First-year Northwestern State football coach Jay Thomas said he and his staff hit the ground running after he was hired four days before Christmas.
He was certainly on the move Wednesday, accompanying offensive tackle Blayne Cole and defensive tackle Lesley Deamer to the Southland Conference Media Day in Lake Charles in the afternoon before heading to Baton Rouge and speaking to a group of Demons alumni at night.
When Thomas arrived at the Crowne Plaza he joked that his “jet” — really, his pickup truck — had to stop “to refuel in Lafayette.”
“We’ve just been running from one interview to the next interview,” Thomas said. “We’ve been talking football nonstop all day. It’s been a great experience.”
But, Thomas said, he and his team are ready to stop talking and start working when preseason practice begins Aug. 5. In the meantime, 85 players have been working on their own on campus.
Northwestern State was picked sixth among the eight SLC teams at Media Day, but Thomas said the Demons’ expectations are much higher than that.
“It’s not broke,” Thomas said, “so there’s not a lot to fix.”
Thomas, a native of baker, replaced former LSU assistant Bradley Dale Peveto, who was not retained after his fourth Northwestern State team finished 4-7 last season.
When the Demons went looking for a replacement, Athletic Director Greg Burke said he was barraged with phone calls from former players who learned under Thomas when he was Northwestern State’s defensive line coach as well as assistant head coach in 2010 and 2011.
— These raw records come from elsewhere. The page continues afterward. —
==> src/rtl/hamming_codec_pipe.sv <==
// Pipelined Hamming codec: encode or single-error-correcting decode, selected per beat.
// Two register stages with valid/ready on both sides and saturating error counters.
// Define HAMMING_SECDED_EN to add an overall-parity bit (SECDED, word width CW+1).
module hamming_codec_pipe #(
    parameter int unsigned DATA_W = 8,
    parameter int unsigned CNT_W  = 16,
    // Smallest P with 2^P >= DATA_W+P+1, valid over DATA_W = 4..57
    localparam int unsigned P  = (DATA_W <= 4) ? 3 : (DATA_W <= 11) ? 4 : (DATA_W <= 26) ? 5 : 6,
    localparam int unsigned CW = DATA_W + P,
`ifdef HAMMING_SECDED_EN
    localparam int unsigned WW = CW + 1
`else
    localparam int unsigned WW = CW
`endif
) (
    input  logic             clk,
    input  logic             rst_n,
    input  logic             in_valid,
    output logic             in_ready,
    input  logic             in_mode,
    input  logic [WW-1:0]    in_word,
    output logic             out_valid,
    input  logic             out_ready,
    output logic             out_mode,
    output logic [WW-1:0]    out_word,
    output logic [P-1:0]     out_syndrome,
    output logic             out_corr,
    output logic             out_uncorr,
    input  logic             cnt_clr,
    output logic [CNT_W-1:0] corr_cnt,
    output logic [CNT_W-1:0] uncorr_cnt
);

    localparam logic [P-1:0] CW_S = P'(CW);

    // XOR of the 1-based positions of all set bits
    function automatic logic [P-1:0] calc_syn(input logic [CW-1:0] w);
        logic [P-1:0] s;
        s = '0;
        for (int i = 0; i < CW; i++) begin
            if (w[i]) s = s ^ P'(i + 1);
        end
        return s;
    endfunction

    // Place payload bits at non-power-of-two positions, parity slots left 0
    function automatic logic [CW-1:0] scatter(input logic [DATA_W-1:0] d);
        logic [CW-1:0] w;
        int j;
        w = '0;
        j = 0;
        for (int i = 0; i < CW; i++) begin
            if (((i + 1) & i) != 0) begin
                w[i] = d[j];
                j++;
            end
        end
        return w;
    endfunction

    // Pull payload bits back out of the data positions
    function automatic logic [DATA_W-1:0] gather(input logic [CW-1:0] w);
        logic [DATA_W-1:0] d;
        int j;
        d = '0;
        j = 0;
        for (int i = 0; i < CW; i++) begin
            if (((i + 1) & i) != 0) begin
                d[j] = w[i];
                j++;
            end
        end
        return d;
    endfunction

    logic             s1_valid_q, s1_mode_q;
    logic [WW-1:0]    s1_word_q;
    logic             s2_valid_q, s2_mode_q, s2_corr_q, s2_uncorr_q;
    logic [WW-1:0]    s2_word_q;
    logic [P-1:0]     s2_syn_q;
    logic [CNT_W-1:0] corr_cnt_q, uncorr_cnt_q;

    logic             s1_adv, in_fire, out_fire;
    logic [CW-1:0]    enc_cw, dec_cw;
    logic [P-1:0]     enc_syn, dec_syn;
    logic             flip;
    logic [WW-1:0]    res_word;
    logic [P-1:0]     res_syn;
    logic             res_corr, res_uncorr;

    assign s1_adv   = s1_valid_q && (!s2_valid_q || out_ready);
    assign in_ready = !s1_valid_q || s1_adv;
    assign in_fire  = in_valid && in_ready;
    assign out_fire = s2_valid_q && out_ready;

    // With parity slots zero, the syndrome of the scattered word is exactly the parity vector
    assign enc_syn = calc_syn(scatter(s1_word_q[DATA_W-1:0]));
    assign dec_syn = calc_syn(s1_word_q[CW-1:0]);

    // Compute the result for the beat held in stage 1
    always_comb begin
        res_word   = '0;
        res_syn    = '0;
        res_corr   = 1'b0;
        res_uncorr = 1'b0;
        flip       = 1'b0;
        enc_cw     = scatter(s1_word_q[DATA_W-1:0]);
        dec_cw     = s1_word_q[CW-1:0];
        if (!s1_mode_q) begin
            for (int k = 0; k < P; k++) begin
                enc_cw[(1 << k) - 1] = enc_syn[k];
            end
            res_word[CW-1:0] = enc_cw;
`ifdef HAMMING_SECDED_EN
            res_word[CW] = ^enc_cw;
`endif
        end else begin
            res_syn = dec_syn;
`ifdef HAMMING_SECDED_EN
            // Odd overall parity means one error; S=0 then points at the parity bit itself
            if (^s1_word_q) begin
                if (dec_syn > CW_S) begin
                    res_uncorr = 1'b1;
                end else begin
                    res_corr = 1'b1;
                    flip     = (dec_syn != '0);
                end
            end else if (dec_syn != '0) begin
                res_uncorr = 1'b1;
            end
`else
            if (dec_syn > CW_S) begin
                res_uncorr = 1'b1;
            end else if (dec_syn != '0) begin
                res_corr = 1'b1;
                flip     = 1'b1;
            end
`endif
            for (int i = 0; i < CW; i++) begin
                if (flip && dec_syn == P'(i + 1)) dec_cw[i] = ~dec_cw[i];
            end
            res_word[DATA_W-1:0] = gather(dec_cw);
        end
    end

    // Stage 1: capture the accepted input beat
    always_ff @(posedge clk or negedge rst_n) begin
        if (!rst_n) begin
            s1_valid_q <= 1'b0;
            s1_mode_q  <= 1'b0;
            s1_word_q  <= '0;
        end else begin
            if (in_fire) begin
                s1_valid_q <= 1'b1;
                s1_mode_q  <= in_mode;
                s1_word_q  <= in_word;
            end else if (s1_adv) begin
                s1_valid_q <= 1'b0;
            end
        end
    end

    // Stage 2: hold the computed result; stalls keep every output stable
    always_ff @(posedge clk or negedge rst_n) begin
        if (!rst_n) begin
            s2_valid_q  <= 1'b0;
            s2_mode_q   <= 1'b0;
            s2_word_q   <= '0;
            s2_syn_q    <= '0;
            s2_corr_q   <= 1'b0;
            s2_uncorr_q <= 1'b0;
        end else begin
            if (s1_adv) begin
                s2_valid_q  <= 1'b1;
                s2_mode_q   <= s1_mode_q;
                s2_word_q   <= res_word;
                s2_syn_q    <= res_syn;
                s2_corr_q   <= res_corr;
                s2_uncorr_q <= res_uncorr;
            end else if (out_ready) begin
                s2_valid_q <= 1'b0;
            end
        end
    end

    // Saturating error counters, clear takes priority over increment
    always_ff @(posedge clk or negedge rst_n) begin
        if (!rst_n) begin
            corr_cnt_q   <= '0;
            uncorr_cnt_q <= '0;
        end else if (cnt_clr) begin
            corr_cnt_q   <= '0;
            uncorr_cnt_q <= '0;
        end else if (out_fire && s2_mode_q) begin
            if (s2_corr_q && corr_cnt_q != '1) corr_cnt_q <= corr_cnt_q + 1'b1;
            if (s2_uncorr_q && uncorr_cnt_q != '1) uncorr_cnt_q <= uncorr_cnt_q + 1'b1;
        end
    end

    assign out_valid    = s2_valid_q;
    assign out_mode     = s2_mode_q;
    assign out_word     = s2_word_q;
    assign out_syndrome = s2_syn_q;
    assign out_corr     = s2_corr_q;
    assign out_uncorr   = s2_uncorr_q;
    assign corr_cnt     = corr_cnt_q;
    assign uncorr_cnt   = uncorr_cnt_q;

endmodule
$ cat config.mk
export PLATFORM = sky130hd
export DESIGN_NAME = serializer_tx_ctrl
export DESIGN_NICKNAME = d
export VERILOG_FILES = /design/src/rtl/serializer_tx_ctrl.sv
export SDC_FILE = /design/constraint.sdc
export NUM_CORES = 1
export LEC_CHECK = 0
export ABC_AREA = 0
export BUFFER_PORTS_ARGS = -buffer_cell sky130_fd_sc_hd__buf_2
export CORE_MARGIN = 2
export CORE_UTILIZATION = 54
export CTS_BUF_LIST = sky130_fd_sc_hd__clkbuf_16
export DETAILED_ROUTE_END_ITERATION = 8
export GPL_TIMING_DRIVEN = 0
export HOLD_SLACK_MARGIN = 0.15
export PLACE_DENSITY = 0.81
export RECOVER_POWER = 100
export SYNTH_ARGS = -nofsm -noshare
export SYNTH_HDL_FRONTEND = slang
export SYNTH_SLANG_ARGS = --single-unit
export TNS_END_PERCENT = 30
$ cat constraint.sdc
create_clock -name clk -period 2.3 [get_ports clk]
set_input_delay 0.23 -clock clk [delete_from_list [all_inputs] [get_ports clk]]
set_output_delay 0.23 -clock clk [all_outputs]
set_load 0.01 [all_outputs]
[src/rtl/rmt_recovery_sequencer_if.sv]
// Recovery sequencer bus: start/status, RRMT read port, active-list walk beats and RMT write ports.
// The sequencer uses the master view; the core/RMT side uses the slave view.
interface rmt_recovery_sequencer_if #(
    parameter int COPY_WIDTH  = 2,
    parameter int WRITE_WIDTH = 2,
    parameter int PREG_BITS   = 7,
    parameter int LREG_BITS   = 6
);
    localparam int CNT_BITS = $clog2(WRITE_WIDTH + 1);

    logic                                   start;
    logic                                   startMode;
    logic                                   busy;
    logic                                   done;
    logic [COPY_WIDTH-1:0][LREG_BITS-1:0]   rrmtReadIdx;
    logic [COPY_WIDTH-1:0][PREG_BITS-1:0]   rrmtReadData;
    logic                                   alValid;
    logic [CNT_BITS-1:0]                    alCount;
    logic                                   alLast;
    logic [WRITE_WIDTH-1:0]                 alWriteReg;
    logic [WRITE_WIDTH-1:0][LREG_BITS-1:0]  alLogDst;
    logic [WRITE_WIDTH-1:0][PREG_BITS-1:0]  alPrevPhy;
    logic [WRITE_WIDTH-1:0]                 rmtWe;
    logic [WRITE_WIDTH-1:0][LREG_BITS-1:0]  rmtWaddr;
    logic [WRITE_WIDTH-1:0][PREG_BITS-1:0]  rmtWdata;

    modport master (
        input  start, startMode, rrmtReadData,
        input  alValid, alCount, alLast, alWriteReg, alLogDst, alPrevPhy,
        output busy, done, rrmtReadIdx, rmtWe, rmtWaddr, rmtWdata
    );

    modport slave (
        output start, startMode, rrmtReadData,
        output alValid, alCount, alLast, alWriteReg, alLogDst, alPrevPhy,
        input  busy, done, rrmtReadIdx, rmtWe, rmtWaddr, rmtWdata
    );
endinterface

[src/rtl/rmt_recovery_sequencer.sv]
// Restores the rename map table after a flush, either by bulk copy from the retirement RMT
// or by replaying previous mappings from an active-list walk.
//
//   state | meaning
//   IDLE  | no recovery; all RMT write ports quiet
//   COPY  | copying COPY_WIDTH RRMT entries per cycle into the RMT
//   WALK  | applying active-list beats (prevPhy -> logDst) as they arrive
module rmt_recovery_sequencer #(
    parameter int LREG_NUM    = 64,
    parameter int COPY_WIDTH  = 2,
    parameter int WRITE_WIDTH = 2,
    parameter int PREG_BITS   = 7,
    parameter int LREG_BITS   = 6
) (
    input  logic                      clk,
    input  logic                      rst,
    rmt_recovery_sequencer_if.master  bus
);
    localparam int REM_BITS = $clog2(LREG_NUM + 1);
    localparam logic [REM_BITS-1:0]  COPY_STEP = REM_BITS'(COPY_WIDTH);
    localparam logic [LREG_BITS-1:0] IDX_STEP  = LREG_BITS'(COPY_WIDTH);

    typedef enum logic [1:0] {IDLE, COPY, WALK} stateType;

    stateType             state, stateNext;
    logic [LREG_BITS-1:0] index, indexNext;
    logic [REM_BITS-1:0]  remaining, remainingNext;
    logic                 doneReg, doneNext;
    logic                 lastCopy;
    logic [REM_BITS-1:0]  copyStep;

    logic [COPY_WIDTH-1:0][LREG_BITS-1:0]  readIdx;
    logic [WRITE_WIDTH-1:0]                we;
    logic [WRITE_WIDTH-1:0][LREG_BITS-1:0] waddr;
    logic [WRITE_WIDTH-1:0][PREG_BITS-1:0] wdata;

    assign lastCopy = (remaining <= COPY_STEP);
    assign copyStep = lastCopy ? remaining : COPY_STEP;

    always_ff @(posedge clk or posedge rst) begin
        if (rst) begin
            state     <= IDLE;
            index     <= '0;
            remaining <= '0;
            doneReg   <= 1'b0;
        end else begin
            state     <= stateNext;
            index     <= indexNext;
            remaining <= remainingNext;
            doneReg   <= doneNext;
        end
    end

    // A start in any state restarts from scratch; an aborted recovery never reports done.
    always_comb begin
        stateNext     = state;
        indexNext     = index;
        remainingNext = remaining;
        doneNext      = 1'b0;
        if (bus.start) begin
            stateNext     = bus.startMode ? WALK : COPY;
            indexNext     = '0;
            remainingNext = bus.startMode ? '0 : REM_BITS'(LREG_NUM);
        end else begin
            case (state)
                COPY: begin
                    indexNext     = index + IDX_STEP;
                    remainingNext = remaining - copyStep;
                    if (lastCopy) begin
                        stateNext = IDLE;
                        doneNext  = 1'b1;
                    end
                end
                WALK: begin
                    if (bus.alValid && bus.alLast) begin
                        stateNext = IDLE;
                        doneNext  = 1'b1;
                    end
                end
                default: ;
            endcase
        end
    end

    // Start cycles are kept write-free so an abort never leaks a stale write.
    always_comb begin
        readIdx = '0;
        we      = '0;
        waddr   = '0;
        wdata   = '0;
        if (!bus.start) begin
            case (state)
                COPY: begin
                    for (int i = 0; i < COPY_WIDTH; i++) begin
                        waddr[i] = index + LREG_BITS'(i);
                        wdata[i] = bus.rrmtReadData[i];
                        if (i < int'(remaining)) begin
                            we[i]      = 1'b1;
                            readIdx[i] = index + LREG_BITS'(i);
                        end
                    end
                end
                WALK: begin
                    if (bus.alValid) begin
                        for (int i = 0; i < WRITE_WIDTH; i++) begin
                            we[i]    = (i < int'(bus.alCount)) && bus.alWriteReg[i];
                            waddr[i] = bus.alLogDst[i];
                            wdata[i] = bus.alPrevPhy[i];
                        end
                    end
                end
                default: ;
            endcase
        end
    end

    assign bus.busy        = (state != IDLE);
    assign bus.done        = doneReg;
    assign bus.rrmtReadIdx = readIdx;
    assign bus.rmtWe       = we;
    assign bus.rmtWaddr    = waddr;
    assign bus.rmtWdata    = wdata;
endmodule

[src/flat_wrapper.sv]
// flat-port wrapper written by rule: the top's interface ports become plain ports
module rmt_recovery_sequencer_flat 
#(
    parameter int LREG_NUM    = 64,
    parameter int COPY_WIDTH  = 2,
    parameter int WRITE_WIDTH = 2,
    parameter int PREG_BITS   = 7,
    parameter int LREG_BITS   = 6
)
  (clk, rst, bus_start, bus_startMode, bus_rrmtReadData, bus_alValid, bus_alCount, bus_alLast, bus_alWriteReg, bus_alLogDst, bus_alPrevPhy, bus_busy, bus_done, bus_rrmtReadIdx, bus_rmtWe, bus_rmtWaddr, bus_rmtWdata);
  rmt_recovery_sequencer_if #(.COPY_WIDTH(COPY_WIDTH), .WRITE_WIDTH(WRITE_WIDTH), .PREG_BITS(PREG_BITS), .LREG_BITS(LREG_BITS)) bus_i ();
  input  logic clk;
  input  logic rst;
  input wire logic [$bits(bus_i.start)-1:0] bus_start;
  input wire logic [$bits(bus_i.startMode)-1:0] bus_startMode;
  input wire logic [$bits(bus_i.rrmtReadData)-1:0] bus_rrmtReadData;
  input wire logic [$bits(bus_i.alValid)-1:0] bus_alValid;
  input wire logic [$bits(bus_i.alCount)-1:0] bus_alCount;
  input wire logic [$bits(bus_i.alLast)-1:0] bus_alLast;
  input wire logic [$bits(bus_i.alWriteReg)-1:0] bus_alWriteReg;
  input wire logic [$bits(bus_i.alLogDst)-1:0] bus_alLogDst;
  input wire logic [$bits(bus_i.alPrevPhy)-1:0] bus_alPrevPhy;
  output wire logic [$bits(bus_i.busy)-1:0] bus_busy;
  output wire logic [$bits(bus_i.done)-1:0] bus_done;
  output wire logic [$bits(bus_i.rrmtReadIdx)-1:0] bus_rrmtReadIdx;
  output wire logic [$bits(bus_i.rmtWe)-1:0] bus_rmtWe;
  output wire logic [$bits(bus_i.rmtWaddr)-1:0] bus_rmtWaddr;
  output wire logic [$bits(bus_i.rmtWdata)-1:0] bus_rmtWdata;
  assign bus_i.start = bus_start;
  assign bus_i.startMode = bus_startMode;
  assign bus_i.rrmtReadData = bus_rrmtReadData;
  assign bus_i.alValid = bus_alValid;
  assign bus_i.alCount = bus_alCount;
  assign bus_i.alLast = bus_alLast;
  assign bus_i.alWriteReg = bus_alWriteReg;
  assign bus_i.alLogDst = bus_alLogDst;
  assign bus_i.alPrevPhy = bus_alPrevPhy;
  assign bus_busy = bus_i.busy;
  assign bus_done = bus_i.done;
  assign bus_rrmtReadIdx = bus_i.rrmtReadIdx;
  assign bus_rmtWe = bus_i.rmtWe;
  assign bus_rmtWaddr = bus_i.rmtWaddr;
  assign bus_rmtWdata = bus_i.rmtWdata;
  rmt_recovery_sequencer #(.LREG_NUM(LREG_NUM), .COPY_WIDTH(COPY_WIDTH), .WRITE_WIDTH(WRITE_WIDTH), .PREG_BITS(PREG_BITS), .LREG_BITS(LREG_BITS)) u_core (.clk(clk), .rst(rst), .bus(bus_i));
endmodule
[config.mk]
export PLATFORM = sky130hd
export DESIGN_NAME = rmt_recovery_sequencer_flat
export DESIGN_NICKNAME = d
export VERILOG_FILES = /design/src/rtl/rmt_recovery_sequencer_if.sv /design/src/rtl/rmt_recovery_sequencer.sv /design/src/flat_wrapper.sv
export SDC_FILE = /design/constraint.sdc
export NUM_CORES = 1
export LEC_CHECK = 0
export CORE_MARGIN = 3
export CORE_UTILIZATION = 35
export CTS_CLUSTER_SIZE = 40
export DETAILED_ROUTE_END_ITERATION = 10
export PLACE_DENSITY = 0.81
export SETUP_SLACK_MARGIN = 0.02
export SYNTH_ARGS = -nofsm -noshare
export SYNTH_HDL_FRONTEND = slang
export SYNTH_SLANG_ARGS = --single-unit
[constraint.sdc]
create_clock -name clk -period 6.1 [get_ports clk]
set_input_delay 1.83 -clock clk [delete_from_list [all_inputs] [get_ports clk]]
set_output_delay 1.83 -clock clk [all_outputs]
set_load 0.005 [all_outputs]
==> results of run 1 <==
sequential cells by signal, indices dropped and copies added, names as in the netlist:
signal	flops
u_core.remaining	7
u_core.bus.done	1
u_core.state	2
u_core.index	5
cells in the mapped netlist (2+ instances only):
cell,instances
a211oi_1,2
a21oi_1,19
a221o_1,2
a22oi_1,14
and2_1,12
and4b_1,2
buf_1,3
buf_2,3
clkbuf_1,7
conb_1,2
dfrtp_1,15
ha_1,5
inv_1,6
mux2i_1,2
nand2_1,17
nand2b_1,3
nand4_1,2
nor2_1,24
nor2b_1,2
nor3_1,3
nor4_1,3
or3_1,3
xnor2_1,3
xor2_1,3
power by group through the flow:
stage                     registers, mW  clock network (mW)  logic, mW
after floorplan                   0.124                   0      0.114
after global placement            0.132                   0      0.181
after detailed placement          0.133                   0      0.186
after CTS                         0.131              0.0812      0.186
after global routing              0.135              0.0846      0.206
final                             0.132              0.0794      0.184
through the flow:
step           hold WS [ns]  instance area [um2]  setup slack, ns  std cells
2_1_floorplan        0.5051                 1291            1.664        171
3_3_place_gp         0.5283                 2216           0.5503        297
3_5_place_dp         0.5344                 2216           0.5254        297
4_1_cts              0.5499                 2261           0.5207        301
5_1_grt              0.5650                 2261           0.3701        301
6_report             0.5488                 2261           0.5263        301
final cells by class:
class,instances,area [um2]
Fill cell,320,1181
Inverter,6,22.52
Tap cell,46,57.56
Timing Repair Buffer,95,938.4
Sequential cell,15,375.4
Clock buffer,4,45.04
Multi-Input combinational cell,135,822.0
logic make-up (layout without fill, tap and decap cells):
kind of cell,Yosys count,count (layout)
adders and majority gates,5,5
and+or+nand+nor,77,77
other,2,2
buffers and inverters,21,105
AOI/OAI and AO/OA,43,43
DFF,15,15
xor gates and xnor gates,6,6
muxes,2,2
metal layers:
layer | part of all wire [%] | routed length, um | up-vias | global-route usage, %
met3 | 9.9 | 412 | 4 | 7.251
met5 | 0 | 0 | - | 0
li1 | - | - | 761 | -
met1 | 43 | 1775 | 683 | 24.33
met2 | 46 | 1930 | 75 | 29.21
met4 | 1.2 | 48 | 0 | 6.091
layout by cell type, fill, tap and decap left out, types with 5 or more instances in the layout:
cell             instances
clkdlybuf4s50_1         90
nor2_1                  24
a21oi_1                 19
nand2_1                 17
dfrtp_1                 15
a22oi_1                 14
and2_1                  12
inv_1                    6
ha_1                     5
buf_4                    5
how the worst max path moves through the flow:
stage / to / depth (start not counted) / slack, ns
2_1_floorplan: bus_rmtWaddr[10] / 5 / 1.66
3_3_place_gp: bus_rmtWaddr[4] / 6 / 0.55
3_5_place_dp: bus_rmtWaddr[10] / 6 / 0.53
4_1_cts: bus_rmtWaddr[10] / 6 / 0.52
5_1_grt: bus_rmtWaddr[1] / 6 / 0.37
6_report: bus_rmtWaddr[2] / 6 / 0.53
### src/rtl/bcd_digit_adjust.sv
// Reverse double-dabble correction for one BCD digit: subtract 3 when the digit is 8 or more.
module bcd_digit_adjust
   import bcd_pkg::*;
(
   input  logic [DIGIT_W-1:0] din,
   output logic [DIGIT_W-1:0] dout
);

   assign dout = (din >= 4'd8) ? din - 4'd3 : din;

endmodule

### src/rtl/bcd_to_bin.sv
// Sequential 3-digit BCD to 8-bit binary converter, one shift-and-correct step per clock.
// Optional range checking is compiled in with `define BCD_RANGE_CHECK_EN.
module bcd_to_bin
   import bcd_pkg::*;
#(
   parameter logic [BIN_W-1:0] SAT_VALUE = 8'hFF
) (
   input  logic                clk,
   input  logic                rst,
   input  logic                start,
   input  logic [HUND_W-1:0]   hundreds,
   input  logic [DIGIT_W-1:0]  tens,
   input  logic [DIGIT_W-1:0]  ones,
   output logic                busy,
   output logic                done,
   output logic [BIN_W-1:0]    bin,
   output logic                err
);

   state_t              state;
   logic [WREG_W-1:0]   wreg;
   logic [WREG_W-1:0]   shifted;
   logic [WREG_W-1:0]   stepped;
   logic [CNT_W-1:0]    cnt;
   logic [DIGIT_W-1:0]  t_adj;
   logic [DIGIT_W-1:0]  o_adj;

   // Layout {h, t, o, b}: bits shift out of the BCD fields into the binary field.
   assign shifted = wreg >> 1;

   bcd_digit_adjust u_adj_tens (
      .din  (shifted[BIN_W+2*DIGIT_W-1 -: DIGIT_W]),
      .dout (t_adj)
   );

   bcd_digit_adjust u_adj_ones (
      .din  (shifted[BIN_W+DIGIT_W-1 -: DIGIT_W]),
      .dout (o_adj)
   );

   assign stepped = {shifted[WREG_W-1 -: HUND_W], t_adj, o_adj, shifted[BIN_W-1:0]};

`ifndef BCD_RANGE_CHECK_EN
   logic [BIN_W-1:0] unused_sat;
   assign unused_sat = SAT_VALUE;
   assign err        = 1'b0;
`endif

   always_ff @(posedge clk) begin
      if (rst) begin
         state <= IDLE;
         wreg  <= '0;
         cnt   <= '0;
         busy  <= 1'b0;
         done  <= 1'b0;
         bin   <= '0;
`ifdef BCD_RANGE_CHECK_EN
         err   <= 1'b0;
`endif
      end else begin
         done <= 1'b0;
         case (state)
            IDLE, DONE: begin
               if (start) begin
                  wreg  <= {hundreds, tens, ones, {BIN_W{1'b0}}};
                  cnt   <= '0;
                  busy  <= 1'b1;
                  state <= SHIFT;
`ifdef BCD_RANGE_CHECK_EN
                  err   <= range_err(hundreds, tens, ones);
`endif
               end else begin
                  state <= IDLE;
               end
            end
            SHIFT: begin
               wreg <= stepped;
               cnt  <= cnt + 1'b1;
               if (cnt == CNT_W'(NUM_SHIFTS-1)) begin
                  state <= DONE;
                  busy  <= 1'b0;
                  done  <= 1'b1;
`ifdef BCD_RANGE_CHECK_EN
                  bin   <= err ? SAT_VALUE : stepped[BIN_W-1:0];
`else
                  bin   <= stepped[BIN_W-1:0];
`endif
               end
            end
            default: state <= IDLE;
         endcase
      end
   end

endmodule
“I kept getting calls from players saying, “hire coach T, hire coach T,”” Burke said. “He made a tremendous impression on our players and our community.”
Thomas has been on the job seven months, which he said was “a huge advantage” compared to the 2½ weeks he had when he started his last head coaching tenure at Nicholls State in 2004. The Colonels promoted him from defensive coordinator after Daryl Daye was dismissed in the wake of NCAA infractions.
“At that point, I just had to keep things going,” Thomas said. “Here I’ve had time to implement everything sooner in process in getting ready for the season. It’s still been a whirlwind.”
Thomas, who was 27-35 and won an SLC co-championship in 2005 during his six seasons at Nicholls, spent last season as defensive coordinator and assistant head coach under Daye at Division II Missouri Southern.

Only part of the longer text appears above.